Supporting Redox Balance for Immune Health
The immune response depends on intracellular oxidation-reduction (redox) reactions. Redox active molecules fulfill key functions in immunity. Redox reactions trigger and shape the immune response. Regulatory mechanisms provided by redox-activated signaling events guarantee the correct proceeding of immunological processes. However, redox active (free radical) molecules can be harmful to healthy host cells as well as to pathogens. Continued imbalances in redox homeostasis eventually lead to crucial failures of control mechanisms. It’s well accepted that a build-up of free radicals leads to unchecked inflammation and various immune related concerns. Maintaining balance between free-radical and antioxidant activity inside the cells is crucial.
If we lived in a pristine environment, the antioxidants we normally consume in a natural and diverse whole food diet might possibly be enough to support redox homeostasis. The problem is, we don’t. Environmental toxins are ubiquitous, and are one of the biggest offenders in disrupting redox balance.
We don’t normally like to think about the fact that just filling our gas tank exposes us to toxic gasoline fumes. Or that walking or driving down a busy street exposes us to carbon monoxide from car exhaust. Contaminants in our water and food (like arsenic or lead or pesticides or plastic), the chemicals in body care products…the chemicals we inhale, consume and absorb…it all adds up to creating a lot of free radical activity in our bodies on top of what is normally produced through metabolic processes.
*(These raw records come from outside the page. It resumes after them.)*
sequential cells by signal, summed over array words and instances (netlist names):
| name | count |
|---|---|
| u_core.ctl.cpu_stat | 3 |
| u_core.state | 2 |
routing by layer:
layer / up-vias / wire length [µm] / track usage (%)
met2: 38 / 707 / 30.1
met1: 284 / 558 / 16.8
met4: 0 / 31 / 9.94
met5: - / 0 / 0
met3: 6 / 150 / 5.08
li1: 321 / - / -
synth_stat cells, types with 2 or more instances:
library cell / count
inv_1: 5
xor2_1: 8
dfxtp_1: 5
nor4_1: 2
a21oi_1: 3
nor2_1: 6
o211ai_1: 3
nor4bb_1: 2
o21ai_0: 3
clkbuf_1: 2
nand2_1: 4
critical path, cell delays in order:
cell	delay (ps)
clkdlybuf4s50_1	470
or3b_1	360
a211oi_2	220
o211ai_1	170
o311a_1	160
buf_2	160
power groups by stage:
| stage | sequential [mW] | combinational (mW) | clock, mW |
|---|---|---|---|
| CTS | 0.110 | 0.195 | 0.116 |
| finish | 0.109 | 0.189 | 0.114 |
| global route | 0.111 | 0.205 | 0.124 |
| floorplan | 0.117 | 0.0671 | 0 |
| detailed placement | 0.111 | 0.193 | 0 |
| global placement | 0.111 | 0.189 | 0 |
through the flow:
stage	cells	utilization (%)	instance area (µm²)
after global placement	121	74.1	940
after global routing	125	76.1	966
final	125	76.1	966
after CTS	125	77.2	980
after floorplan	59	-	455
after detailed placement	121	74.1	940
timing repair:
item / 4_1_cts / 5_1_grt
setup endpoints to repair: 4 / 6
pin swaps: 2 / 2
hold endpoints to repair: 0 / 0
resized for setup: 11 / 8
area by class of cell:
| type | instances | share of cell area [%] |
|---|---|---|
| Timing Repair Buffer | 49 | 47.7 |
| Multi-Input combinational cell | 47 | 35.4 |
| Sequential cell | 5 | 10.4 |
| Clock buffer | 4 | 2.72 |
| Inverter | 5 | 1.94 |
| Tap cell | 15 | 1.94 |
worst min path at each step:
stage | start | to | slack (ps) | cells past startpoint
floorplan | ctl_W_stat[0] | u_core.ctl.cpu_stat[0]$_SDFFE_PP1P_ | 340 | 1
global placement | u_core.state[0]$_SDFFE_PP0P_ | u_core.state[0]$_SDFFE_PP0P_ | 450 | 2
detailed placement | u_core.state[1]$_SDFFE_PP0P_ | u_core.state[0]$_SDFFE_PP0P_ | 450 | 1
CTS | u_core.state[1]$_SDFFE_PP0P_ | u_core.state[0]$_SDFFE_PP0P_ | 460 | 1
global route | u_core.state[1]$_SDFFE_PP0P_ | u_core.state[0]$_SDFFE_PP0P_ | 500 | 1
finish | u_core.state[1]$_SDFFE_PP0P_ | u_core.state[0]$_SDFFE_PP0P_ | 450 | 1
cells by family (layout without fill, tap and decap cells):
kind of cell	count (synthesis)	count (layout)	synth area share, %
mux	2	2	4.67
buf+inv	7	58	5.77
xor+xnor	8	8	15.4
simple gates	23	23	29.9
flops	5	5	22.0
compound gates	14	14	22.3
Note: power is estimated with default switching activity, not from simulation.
## src/rtl/input_guard_pkg.sv

```systemverilog
// Shared constants and types for the input guard bank.
// The channel-to-top edge record keeps rise/fall pulses paired.
package input_guard_pkg;

  localparam int IG_SYNC_STAGES_DEF = 2;
  localparam int IG_FILT_BITS_DEF   = 3;

  typedef struct packed {
    logic rise;
    logic fall;
  } ig_edge_t;

endpackage

```

## src/rtl/input_guard_chan.sv

```systemverilog
// One input guard channel: synchroniser chain, qualification counter,
// filtered level register and registered rise/fall pulses.
module input_guard_chan
  import input_guard_pkg::*;
#(
  parameter int SYNC_STAGES = IG_SYNC_STAGES_DEF,
  parameter int FILT_BITS   = IG_FILT_BITS_DEF
) (
  input  logic                 i_clk,
  input  logic                 i_rst,
  input  logic                 i_in,
  input  logic                 i_en,
  input  logic [FILT_BITS-1:0] i_thresh,
  output logic                 o_z,
  output ig_edge_t             o_edge
);

  (* ASYNC_REG = "TRUE" *) logic [SYNC_STAGES-1:0] r_sync;

  logic [FILT_BITS-1:0] r_cnt;
  logic                 r_z;
  ig_edge_t             r_edge;

  logic                 w_s;
  logic                 w_diff;
  logic                 w_qual;
  logic [FILT_BITS-1:0] w_cnt_next;
  logic                 w_z_next;
  ig_edge_t             w_edge_next;

  // The chain keeps sampling while disabled so re-enable sees current data.
  always_ff @(posedge i_clk) begin
    if (i_rst) begin
      r_sync <= '0;
    end else begin
      r_sync <= {r_sync[SYNC_STAGES-2:0], i_in};
    end
  end

  assign w_s    = r_sync[SYNC_STAGES-1];
  assign w_diff = w_s ^ r_z;
  assign w_qual = (r_cnt >= i_thresh);

  always_comb begin
    w_cnt_next  = '0;
    w_z_next    = r_z;
    w_edge_next = '0;
    if (i_en && w_diff) begin
      if (w_qual) begin
        w_z_next         = w_s;
        w_edge_next.rise = w_s;
        w_edge_next.fall = ~w_s;
      end else begin
        // Cannot wrap: the compare fires no later than the all-ones count.
        w_cnt_next = r_cnt + 1'b1;
      end
    end
  end

  always_ff @(posedge i_clk) begin
    if (i_rst) begin
      r_cnt  <= '0;
      r_z    <= 1'b0;
      r_edge <= '0;
    end else begin
      r_cnt  <= w_cnt_next;
      r_z    <= w_z_next;
      r_edge <= w_edge_next;
    end
  end

  assign o_z    = r_z;
  assign o_edge = r_edge;

endmodule

```

## src/rtl/input_guard_bank.sv

```systemverilog
// Multi-channel input conditioner: WIDTH independent guard channels plus
// a registered any-edge flag that trails the per-channel pulses by one cycle.
module input_guard_bank
  import input_guard_pkg::*;
#(
  parameter int WIDTH       = 4,
  parameter int SYNC_STAGES = IG_SYNC_STAGES_DEF,
  parameter int FILT_BITS   = IG_FILT_BITS_DEF
) (
  input  logic                 CLK,
  input  logic                 RST,
  input  logic [WIDTH-1:0]     I,
  input  logic [WIDTH-1:0]     EN,
  input  logic [FILT_BITS-1:0] THRESH,
  output logic [WIDTH-1:0]     Z,
  output logic [WIDTH-1:0]     RISE,
  output logic [WIDTH-1:0]     FALL,
  output logic                 CHG
);

  ig_edge_t w_edge [WIDTH];
  logic     r_chg;

  for (genvar gi = 0; gi < WIDTH; gi++) begin : g_chan
    input_guard_chan #(
      .SYNC_STAGES (SYNC_STAGES),
      .FILT_BITS   (FILT_BITS)
    ) u_chan (
      .i_clk    (CLK),
      .i_rst    (RST),
      .i_in     (I[gi]),
      .i_en     (EN[gi]),
      .i_thresh (THRESH),
      .o_z      (Z[gi]),
      .o_edge   (w_edge[gi])
    );
    assign RISE[gi] = w_edge[gi].rise;
    assign FALL[gi] = w_edge[gi].fall;
  end

  always_ff @(posedge CLK) begin
    if (RST) begin
      r_chg <= 1'b0;
    end else begin
      r_chg <= |(RISE | FALL);
    end
  end

  assign CHG = r_chg;

endmodule

```

## config.mk

```make
export PLATFORM = sky130hd
export DESIGN_NAME = input_guard_bank
export DESIGN_NICKNAME = d
export VERILOG_FILES = /design/src/rtl/input_guard_pkg.sv /design/src/rtl/input_guard_chan.sv /design/src/rtl/input_guard_bank.sv
export SDC_FILE = /design/constraint.sdc
export NUM_CORES = 1
export LEC_CHECK = 0
export ABC_AREA = 1
export BUFFER_PORTS_ARGS = -buffer_cell sky130_fd_sc_hd__buf_2
export CAP_MARGIN = 30
export CORE_UTILIZATION = 50
export DETAILED_ROUTE_END_ITERATION = 16
export PLACE_DENSITY_LB_ADDON = 0.25
export SYNTH_ARGS = -nofsm -noshare
export SYNTH_HDL_FRONTEND = slang
export SYNTH_HIERARCHICAL = 1
export SYNTH_SLANG_ARGS = --single-unit
```

## constraint.sdc

```tcl
create_clock -name CLK -period 1.1 [get_ports CLK]
set_input_delay 0.11 -clock CLK [delete_from_list [all_inputs] [get_ports CLK]]
set_output_delay 0.11 -clock CLK [all_outputs]
set_load 0.02 [all_outputs]
```

After elaboration in Yosys (flattened, before gate mapping). Index checks and enable logic that the tools add are counted. W data, S select, Z words.

Add/sub/neg operators: 4. Bitwise gates (word level): 17. Magnitude comparators: 4. Reductions and logical operators: 17.

Operator list (count): $reduce_or A3 Y1 (8); $add A3 B1 Y3 const B (4); $ge A3 B3 Y1 (4); $not A1 Y1 (12); $reduce_and A2 Y1 (4); $logic_and A1 B1 Y1 (4); $or A4 B4 Y4 (1); $reduce_or A4 Y1 (1); $xor A1 B1 Y1 (4).

Input port bits: 13. Word-level logic and storage cells: 63. Flip-flop bits (word level): 33. Output and inout bits: 13.

Longest topological paths before layout. Gate-level depths: netlist of the first run.

Word-level depth: 4. Gate-level depth with buffers: 9. Gate-level depth less buffers: 9.

Hierarchy. Netlist of the first run, hierarchy kept.

By module, submodules not included: input_guard_chan (cells each 47, area an instance 386.6 um^2, sequential area each 160.2 um^2, times used 4); input_guard_bank (cells each 9, area an instance 50.0 um^2, sequential area each 20.0 um^2, times used 1).

Worst setup path after synthesis of the first run. OpenSTA, ideal clock, no wires.

Path type: register to register. Start: reg g_chan[0].u_chan.r_cnt[0]. End: reg g_chan[0].u_chan.r_z. Stages on the path, launching flop included: 9. Arrival time: 1028 ps. Data required time: 985 ps. Path buffers: 0. Path slack: -43 ps. Clock period less this slack: 1143 ps. Path through: dfxtp_1 -> inv_1 -> ha_1 -> inv_1 -> nand2_1 -> nand2_1 -> nand2_2 -> nand3_1 -> nand2_1.

Longest elaborated chain between the ends: 2.

Ends and longest elaborated chain: start, declared (line input_guard_chan.sv:20) `logic [FILT_BITS-1:0] r_cnt;`; start signal, assigned (line input_guard_chan.sv:66) `r_cnt <= w_cnt_next;`; $ge A3 B3 Y1 (line input_guard_chan.sv:42) `assign w_qual = (r_cnt >= i_thresh);`; $reduce_and A2 Y1 (no line); end signal, assigned (line input_guard_chan.sv:67) `r_z <= w_z_next;`; end, declared (line input_guard_chan.sv:21) `logic r_z;`.

No other way between the ends. A chain may end at the register's enable or synchronous reset.

Final worst setup path of the first run.
Start: reg g_chan[2].u_chan.r_cnt[2]. End: reg g_chan[2].u_chan.r_z.

Longest elaborated chain between the ends: 2.

Ends and longest elaborated chain (line): start, declared (input_guard_chan.sv:20); start signal, assigned (input_guard_chan.sv:66); $ge A3 B3 Y1 (input_guard_chan.sv:42); $reduce_and A2 Y1 (no line); end signal, assigned (input_guard_chan.sv:67); end, declared (input_guard_chan.sv:21).

No other way between the ends.

==> impl_metrics.env, run 1 <==
export IMPL_gp_congestion=0.692
export IMPL_rsz0062_at_grt="yes"
export IMPL_tritoncts="done"
export IMPL_cp_slowest_stage_delay_ns=0.35
export IMPL_path_cells="ha_4, nand2_2, inv_2, nand2_2, nand2_4, nand2_2, nand2_2, nand2_1"
export IMPL_clockBufferDepth=2
export IMPL_gr_usage_all_layers_pct=20.1
export IMPL_yosysUniqueCellTypes=11
export IMPL_slowest_stage="dfxtp_2"
export IMPL_core_mm2=0.00305
export IMPL_drc_errors=0
export IMPL_place_inst=274
export IMPL_p_comb_share_pct=11.0
export IMPL_critPathKind="reg2reg"
export IMPL_port_buffers=25
export IMPL_syn_area_per_cell_um2=8.10
export IMPL_critPathLaunchType="flip-flop"
export IMPL_met2_usage_pct=37.1
export IMPL_drt_iter0_drc=18
export IMPL_multi_input_area_mm2=0.00104
export IMPL_cts_root_buf="clkbuf_4"
export IMPL_fill_cells=230
export IMPL_max_slew_margin_rel_pct=73.2
export IMPL_dr_pass1_iters=4
export IMPL_cts_htree_levels=2
export IMPL_area_delta_synth_final_pct=39.9
export IMPL_n_antenna_cell=0
export IMPL_vias=1294
export IMPL_grt_pass1_wl_mm=4.89
export IMPL_slew_violations=0
export IMPL_drv_cap=0
export IMPL_use_met1_pct=19.2
export IMPL_via_per_inst=4.51
export IMPL_routed_wl_mm=3.00
export IMPL_netlist_instances=197
export IMPL_whs_path_depth=5
export IMPL_p_sw_mw=0.557
export IMPL_ys_ff_latch=33
export IMPL_grt_max_degree=22
export IMPL_pre_cts_ws_ns=-0.0900
export IMPL_fmax_mhz=862
export IMPL_ys_seq_area_share_pct=41.4
export IMPL_powerDensity_mw_per_mm2=1000
export IMPL_numCtsBuffers=5
export IMPL_final_common_cell="inv_1"
export IMPL_period_needed_ns=1.16
export IMPL_dp_hpwl_mm=1.88
export IMPL_outcome="finished with violations"
export IMPL_crit_start="g_chan[2].u_chan/r_cnt[2]"
export IMPL_path_common_cell="nand2_2"
export IMPL_die_area_mm2=0.00342
export IMPL_antenna_left=0
export IMPL_clk_latency_ns=0.33
export IMPL_hold_end="g_chan[3].u_chan/o_edge[1]"
export IMPL_hold_start="EN[3]"
export IMPL_setup_violations=11
export IMPL_timing_rr_end="g_chan[2].u_chan/o_z"
export IMPL_endpoint_kind="flip-flop"
export IMPL_reg2reg_from="g_chan[2].u_chan/r_cnt[2]"
export IMPL_rrSetupSlack_ns=-0.06
export IMPL_start_util_pct=52.3
export IMPL_p_leak_nw=1.05
export IMPL_die_width_um=58.5
export IMPL_die_height_um=58.5
export IMPL_postLayoutCoreUtil_pct=73.2
export IMPL_switching_share_pct=24.9
export IMPL_finalNetCount=271
export IMPL_reg2reg_depth=8
export IMPL_power_internal_mw=1.68
export IMPL_cp_required_ns=1.34
export IMPL_wl_per_cell_um=10.4
export IMPL_clock_sinks=33
export IMPL_layout_drive_gt1_share_pct=58.0
export IMPL_fin_crit_sh_pct=105
export IMPL_path_max_fanout=6
export IMPL_ir_worst_vdd_v=0.00111
export IMPL_syn_area_mm2=0.00160
export IMPL_synth_warnings=6
export IMPL_placementRows=20
export IMPL_top_usage_layer="met2"
export IMPL_io_pins=26
export IMPL_final_hold_viol_count=0
export IMPL_worst_slack_ns=-0.0605
export IMPL_syn_nets=226
export IMPL_power_frac_clock_pct=34.4
export IMPL_worstMarginPinSlew_ns=0.403
export IMPL_skew_ns=0.00278
export IMPL_critical_path_arrival_ns=1.40
export IMPL_holdWs_ns=0.127
export IMPL_final_cell_mix="31 x inv_1, 26 x nand2_2, 25 x buf_2"
export IMPL_antenna_found_initial=0
export IMPL_stdcell_count=287
export IMPL_met3_usage_pct=5.49
export IMPL_grt_pass1_vias=1232
export IMPL_grt_ovfl_total=0
export IMPL_hold_path_class="in2reg"
export IMPL_p_seq_share_pct=54.6
export IMPL_path_clk_slew_ns=0.10
export IMPL_violations="negative setup slack"
export IMPL_regArea_um2=674
## layer usage
layer | vias to the layer above | wire length (µm)
li1 | 683 | -
met1 | 588 | 1230
met2 | 19 | 1600
met3 | 4 | 84
met4 | 0 | 72
met5 | - | 0
## Yosys cell counts, drive strengths merged
cell type / instances / area share (%)
nor2: 30 / 8.3
dfxtp: 33 / 41
a21oi: 4 / 1.3
xnor2: 4 / 2.2
nand2: 46 / 13
nand3: 4 / 1.3
inv: 44 / 10
nor3: 16 / 10
ha: 16 / 13
## final cells by class
cell class | count | share of cell area (%)
clock inverter | 1 | 0.224
clock buffer | 7 | 2.91
inverter | 44 | 7.39
timing repair buffer | 38 | 10.4
tap | 44 | 2.46
sequential | 33 | 30.2
multi-input combinational | 120 | 46.4
## through the flow
| stage | area [µm²] | TNS, ns | power (mW) |
|---|---|---|---|
| final | 2230 | -0.345 | 2.24 |
| after global routing | 2230 | -1.53 | 2.36 |
| after CTS | 2140 | -0.269 | 2.24 |
| after detailed placement | 1860 | -1.41 | 1.42 |
| after global placement | 1860 | -1.04 | 1.41 |
| after floorplan | 1620 | -0.0725 | 1.36 |
## power groups by stage
stage	Clock (mW)	Combinational [mW]	Sequential, mW
3_3_place_gp	0	0.163	1.25
6_report	0.770	0.247	1.22
4_1_cts	0.795	0.222	1.22
5_1_grt	0.857	0.275	1.23
3_5_place_dp	0	0.167	1.25
2_1_floorplan	0	0.104	1.25
## kinds of logic after synthesis
logic type / after synthesis / synth area share (%)
compound gates: 4 / 1.25
xor+xnor: 4 / 2.19
fa+ha+maj: 16 / 12.5
buf+inv: 44 / 10.3
flops: 33 / 41.4
simple gates: 96 / 32.3
## flip-flops by register name, indices dropped and copies added (netlist names)
name,flops
CHG,1
g_chan.u_chan/r_sync,8
g_chan.u_chan/r_cnt,12
g_chan.u_chan/o_z,4
g_chan.u_chan/o_edge,8
## worst max-delay path by stage
stage	depth (start not counted)	slack [ns]	endpoint
4_1_cts	9	-0.07	g_chan[0].u_chan/o_z
2_1_floorplan	9	-0.02	g_chan[0].u_chan/o_z
3_5_place_dp	5	-0.09	g_chan[1].u_chan/o_z
6_report	8	-0.06	g_chan[2].u_chan/o_z
5_1_grt	5	-0.13	g_chan[1].u_chan/o_z
3_3_place_gp	5	-0.08	g_chan[2].u_chan/o_z
## worst max-delay path: cells and delay by family, from the launching register on
kind	cells	cell delay, ns
simple gates	6	0.38
flops	1	0.35
fa+ha+maj	1	0.29
buf+inv	1	0.05
## repair_timing
| action | CTS | global route |
|---|---|---|
| hold buffers | 4 | 0 |
| pin swaps | 22 | 27 |
| setup endpoints to repair | 24 | 24 |
| gates resized for setup | 36 | 26 |
| setup buffers | 0 | 1 |
| hold endpoints to repair | 4 | 0 |
No activity file was read; power rests on OpenSTA's default activity.
==> run 2: changes to the inputs <==
--- a/config.mk
+++ b/config.mk
@@ -8,7 +8,7 @@
 export ABC_AREA = 1
 export BUFFER_PORTS_ARGS = -buffer_cell sky130_fd_sc_hd__buf_2
 export CAP_MARGIN = 30
-export CORE_UTILIZATION = 50
+export CORE_UTILIZATION = 55
 export DETAILED_ROUTE_END_ITERATION = 16
 export PLACE_DENSITY_LB_ADDON = 0.25
 export SYNTH_ARGS = -nofsm -noshare
==> constraint.sdc (replaced) <==
create_clock -name CLK -period 1.3 [get_ports CLK]
set_input_delay 0.13 -clock CLK [delete_from_list [all_inputs] [get_ports CLK]]
set_output_delay 0.13 -clock CLK [all_outputs]
set_load 0.02 [all_outputs]
==> run 2 against run 1 <==
  * The run now ends clean
  * Non-clock buffer count decreased by 4
  * Die area decreased by 8.8%
  * Power decreased by 21%
  * Global-route usage decreased by 0.80 points
  * Setup slack improved by 0.14 ns
  * Via count decreased by 3.0%
  * Sequential share of layout area increased by 4.0 points
  * Flip-flop and latch count unchanged
  * Fmax decreased by 4.6%
  * Worst hold slack improved by 0.0097 ns
  * Design area decreased by 13%
  * Critical endpoint unchanged
  * Largest cell class unchanged
==> impl_metrics.env, run 2 (synthesis results as in run 1) <==
export IMPL_pre_cts_ws_ns=0.0524
export IMPL_clockBufferDepth=2
export IMPL_dr_pass1_iters=4
export IMPL_outcome="finished, final reports clean"
export IMPL_placementRows=19
export IMPL_path_common_cell="nand2_1"
export IMPL_fmax_mhz=822
export IMPL_largest_reg_flops=12
export IMPL_setup_violations=0
export IMPL_die_height_um=55.9
export IMPL_dp_hpwl_mm=1.86
export IMPL_via_per_inst=4.67
export IMPL_cts_htree_levels=2
export IMPL_die_area_mm2=0.00312
export IMPL_drt_iter0_drc=11
export IMPL_port_buffers=25
export IMPL_endpoint_kind="flip-flop"
export IMPL_fill_cells=231
export IMPL_drc_errors=0
export IMPL_max_slew_margin_rel_pct=71.9
export IMPL_wl_per_cell_um=9.84
export IMPL_slew_violations=0
export IMPL_drv_cap=0
export IMPL_gp_congestion=0.783
export IMPL_n_antenna_cell=0
export IMPL_clock_sinks=33
export IMPL_core_mm2=0.00276
export IMPL_critPathKind="reg2reg"
export IMPL_design_area_mm2=0.00194
export IMPL_fin_crit_sh_pct=93.6
export IMPL_tritoncts="done"
export IMPL_critical_path_arrival_ns=1.44
export IMPL_period_needed_ns=1.22
export IMPL_area_delta_synth_final_pct=21.6
export IMPL_final_common_cell="inv_1"
export IMPL_gr_usage_all_layers_pct=19.3
export IMPL_skew_ns=0.00869
export IMPL_die_width_um=55.9
export IMPL_start_util_pct=57.9
export IMPL_final_cell_mix="44 x inv_1, 31 x dfxtp_1, 31 x nand2_1"
export IMPL_io_pins=26
export IMPL_hold_path_class="in2reg"
export IMPL_finalNetCount=267
export IMPL_ir_worst_vdd_v=0.000840
export IMPL_powerDensity_mw_per_mm2=907
export IMPL_top_register="g_chan.u_chan/r_cnt"
export IMPL_cts_root_buf="clkbuf_4"
export IMPL_grt_max_degree=22
export IMPL_antenna_left=0
export IMPL_regArea_um2=663
export IMPL_place_inst=255
export IMPL_grt_ovfl_total=0
export IMPL_numCtsBuffers=5
export IMPL_final_hold_viol_count=0
export IMPL_stdcell_count=269
export IMPL_p_leak_nw=1.02
export IMPL_vias=1255
export IMPL_worst_slack_ns=0.0837
export IMPL_placed_area_mm2=0.00178
export IMPL_slowest_stage="dfxtp_2"
export IMPL_grt_pass1_vias=1160
export IMPL_path_max_fanout=6
export IMPL_holdWs_ns=0.136
export IMPL_path_cells="inv_1, ha_1, inv_1, nand2_1, nand2_1, nand2_4, nand3_1, nand2_1"
export IMPL_clk_latency_ns=0.33
export IMPL_grt_pass1_wl_mm=4.60
export IMPL_worstMarginPinSlew_ns=0.421
export IMPL_path_clk_slew_ns=0.10
export IMPL_critPathLaunchType="flip-flop"
export IMPL_multi_input_area_um2=817
export IMPL_routed_wl_mm=2.65
export IMPL_antenna_found_initial=0
export IMPL_cp_slowest_stage_delay_ns=0.35
export IMPL_cp_required_ns=1.52
export IMPL_layout_drive_gt1_share_pct=34.5
run 2: area by class of cell:
cell class	instances	area share (%)
inverter	44	8.51
clock buffer	7	2.84
timing repair buffer	34	10.4
tap	31	2.00
multi-input combinational	120	42.1
sequential	33	34.1
run 2: path summary, 6_finish.rpt:
kind                                                   end                        from  cells past startpoint  slack (ns)
worst min register to register  g_chan[2].u_chan/r_sync[1]  g_chan[2].u_chan/r_sync[0]                      2        0.41
worst min-delay path            g_chan[1].u_chan/o_edge[0]                       EN[1]                      5        0.14
worst max-delay path                  g_chan[2].u_chan/o_z   g_chan[2].u_chan/r_cnt[0]                      8        0.08
worst max register to register        g_chan[2].u_chan/o_z   g_chan[2].u_chan/r_cnt[0]                      8        0.08
run 2: metal layers:
layer / GRT usage (%) / share of wire, %
met1: 20.1 / 43
met3: 6.28 / 3.7
met4: 7.32 / 0.94
met5: 0 / 0
met2: 36.0 / 53
run 2: per-stage QoR:
stage | utilization, % | total power, mW | TNS [ns]
global placement | 64.4 | 1.19 | 0
CTS | 67.8 | 1.76 | 0
detailed placement | 64.4 | 1.20 | 0
global route | 70.4 | 1.84 | -0.0279
floorplan | - | 1.14 | 0
finish | 70.4 | 1.76 | 0
run 2: worst max-delay path: cells and delay by family, from the launching register on:
family,cells,cell delay (ns)
buf+inv,2,0.10
flops,1,0.35
simple gates,5,0.39
fa+ha+maj,1,0.27
run 2: timing repair:
| item | 4_1_cts | 5_1_grt |
|---|---|---|
| setup buffers | 0 | 3 |
| setup endpoints to repair | 0 | 13 |
| resized for setup | 0 | 12 |
| endpoints found under the hold margin | 4 | 0 |
| hold buffers | 4 | 0 |
run 2: power by group:
group          switching, mW  leakage [nW]  internal [mW]
Clock                  0.313        0.0314          0.255
Combinational         0.0953         0.722         0.0627
Sequential           0.00950         0.269           1.03
==> run 3: changes to the inputs <==
--- a/config.mk
+++ b/config.mk
@@ -8,7 +8,9 @@
 export ABC_AREA = 1
 export BUFFER_PORTS_ARGS = -buffer_cell sky130_fd_sc_hd__buf_2
 export CAP_MARGIN = 30
-export CORE_UTILIZATION = 55
+export CELL_PAD_IN_SITES_DETAIL_PLACEMENT = 1
+export CELL_PAD_IN_SITES_GLOBAL_PLACEMENT = 2
+export CORE_UTILIZATION = 32
 export DETAILED_ROUTE_END_ITERATION = 16
 export PLACE_DENSITY_LB_ADDON = 0.25
 export SYNTH_ARGS = -nofsm -noshare
==> run 3 against run 2 <==
  * Wire length up 10%
  * Power up 9.9%
  * Core utilization down 28 points
  * Global-route usage down 6.4 points
  * Final cell count up 12%
  * First-iteration DRC count up 91%
  * Worst hold slack worse by 0.092 ns
  * Non-clock buffer count down 4
  * Setup slack better by 0.019 ns
  * Largest cell class unchanged
  * Register-to-register slack better by 0.02 ns
  * Clock-buffer cell count up 1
Free radicals are generated in initiating and sustaining the active immune response and antioxidants are needed and used in greater volume than under normal conditions. Research literature continues to validate the benefits of moderate antioxidant supplementation, especially for supporting the immune system.* Antioxidant nutrients, like selenium, zinc and vitamins A, C, D, and E, synergize to support redox balance.* Many herbs also support redox balance—especially turmeric or its active compound, curcumin.* Glutathione is a potent cellular antioxidant, and N-acetylcysteine (NAC) is its rate-limiting precursor so supplementation with glutathione or glutathione precursors is an additional strategy.*
The simple fact is that nutrient needs increase during illness. And often, food intake decreases concurrently. It’s an interesting paradox, that when we actually need more nutrients, the body also decreases appetite to conserve and utilize energy that would be normally used for digestion and absorption. So the body is relying on its reserve of nutrients. The problem is that for many people the reserve is inadequate, being used to combat environmental toxicity. That’s why building up nutrient reserves, and supplementing key nutrients when they’re needed most, supports more optimal and complete recovery.